CRY FOR ME
電話をかけると君は無言だった。
僕もそれに合わせて無言になった。
夜も遅いからもう寝ようかなと少しふてくされた僕は天窓を見上げた。
すりガラスからは何も見えなかった。
君は電話を切らないのかと僕に聞いた。
少しだけ君と話がしたかったからと僕が言った。
案の定君は、話って何。と
聞くそぶりすら見せずに相変わらず黙った。
課題してるんでしょ」
そう。」
だから黙っとこうと思って。」
他にもっと電話する相手いるんじゃないの?」
でもそしたら君も他の誰かと電話しちゃうでしょ。」
彼女はまた無言になった。
相談があるんだけど、、」
彼女から話しかけてくることはまずないから少し焦った。
なに?」
モンスター飲んだの。」
うん。」
そしたら震えが止まらないんだよ。」
僕は慌てたふりをして少し笑った。
大丈夫だよ。君お酒も弱いでしょ。そういう刺激に弱い人なんだよ。」
そうなんだ。お母さんに電話しようと思ったんだよね。」
不安がる君は僕一人にはもったいないぐらいに可愛かった。
ところで僕は彼女のことを好きなわけでも愛してるわけでもない。なんなら名前すら知らない。

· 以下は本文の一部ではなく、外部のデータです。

Design axis_matmul2x2, start of the top module:
module axis_matmul2x2(
    input                       clk             ,
    input                       rst             ,
    input                       s_axis_tvalid   ,
    input     [31 : 0]          s_axis_tdata    ,
    input                       s_axis_tlast    ,
    output                      s_axis_tready   ,
    output                      m_axis_tvalid   ,
    output    [31 : 0]          m_axis_tdata    ,
    output                      m_axis_tlast    ,
    input                       m_axis_tready   
);
    wire [3:0]  io_in_a_0;
    wire [3:0]  io_in_a_1;
    wire [3:0]  io_in_b_0;
    wire [3:0]  io_in_b_1;
    wire [15:0] io_out_c_0;
    wire [15:0] io_out_c_1;
    assign io_in_a_0 = s_axis_tdata[00+:4];
    assign io_in_a_1 = s_axis_tdata[08+:4];
    assign io_in_b_0 = s_axis_tdata[16+:4];
    assign io_in_b_1 = s_axis_tdata[24+:4];
    assign m_axis_tdata = {io_out_c_1,io_out_c_0};
    assign m_axis_tlast = m_axis_tvalid;
    top u_top(
        .clock        (clk              ),
        .reset        (rst              ),
        .io_in_valid  (s_axis_tvalid    ),
        .io_out_ready (s_axis_tready    ),
        .io_in_a_0    (io_in_a_0        ),
        .io_in_a_1    (io_in_a_1        ),
        .io_in_b_0    (io_in_b_0        ),
        .io_in_b_1    (io_in_b_1        ),
        .io_in_c_0    (16'b0            ),
        .io_in_c_1    (16'b0            ),
        .io_out_valid (m_axis_tvalid    ),
        .io_in_ready  (m_axis_tready    ),
        .io_out_c_0   (io_out_c_0       ),
        .io_out_c_1   (io_out_c_1       )
    );
endmodule
clock: 4.55 ns
lec_check: 0
abc_area: 1
cap_margin: 20
core_margin: 2
core_utilization: 72
cts_cluster_size: 15
place_density: 0.73
setup_slack_margin: -0.33
slew_margin: 20
run.sh (not shown) runs the stock make flow with config.mk's settings and CLKGATE_MAP_FILE=.
The baseline reached the layout checks and failed them: setup timing.
==> next run, changes <==
--- a/flow/config.mk
+++ b/flow/config.mk
@@ -6,9 +6,7 @@
 export NUM_CORES = 4
 export LEC_CHECK = 0
-export ABC_AREA = 1
 export CAP_MARGIN = 20
 export CORE_MARGIN = 2
 export CORE_UTILIZATION = 72
-export CTS_CLUSTER_SIZE = 15
 export PLACE_DENSITY = 0.73
 export SETUP_SLACK_MARGIN = -0.33
==> flow/constraint.sdc (replaced) <==
create_clock -name core_clock -period 5.51 [get_ports {clk}]
set_input_delay 1.1020 -clock core_clock [delete_from_list [all_inputs] [get_ports {clk}]]
set_output_delay 1.1020 -clock core_clock [all_outputs]
set_load 0.01 [all_outputs]
Effect: The changed run completed and failed the layout checks on setup timing. Sequential share of layout area decreases by 0.53 points. Utilization goes up by 0.16 points. Via count came out lower by 9.0%. Worst setup slack gains 0.87 ns. Cell count decreases by 10%. Total power went down by 9.4%. Register-to-register slack improves by 0.87 ns. Die area went up by 2.3%. Fmax came out lower by 1.4%.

好きでもない人と、好きな人とするようなことをすると案外単純にその人のことを好きだと勘違いしてしまうのかもしれない。そもそも好きはただの勘違いなのかもしれない。
ならばこの世のほとんどは全て勘違いなのかもしれない。勘違いの中で答えを探している、見つかるはずないのに。そのおかしさや滑稽さに少し見とれていた午後である。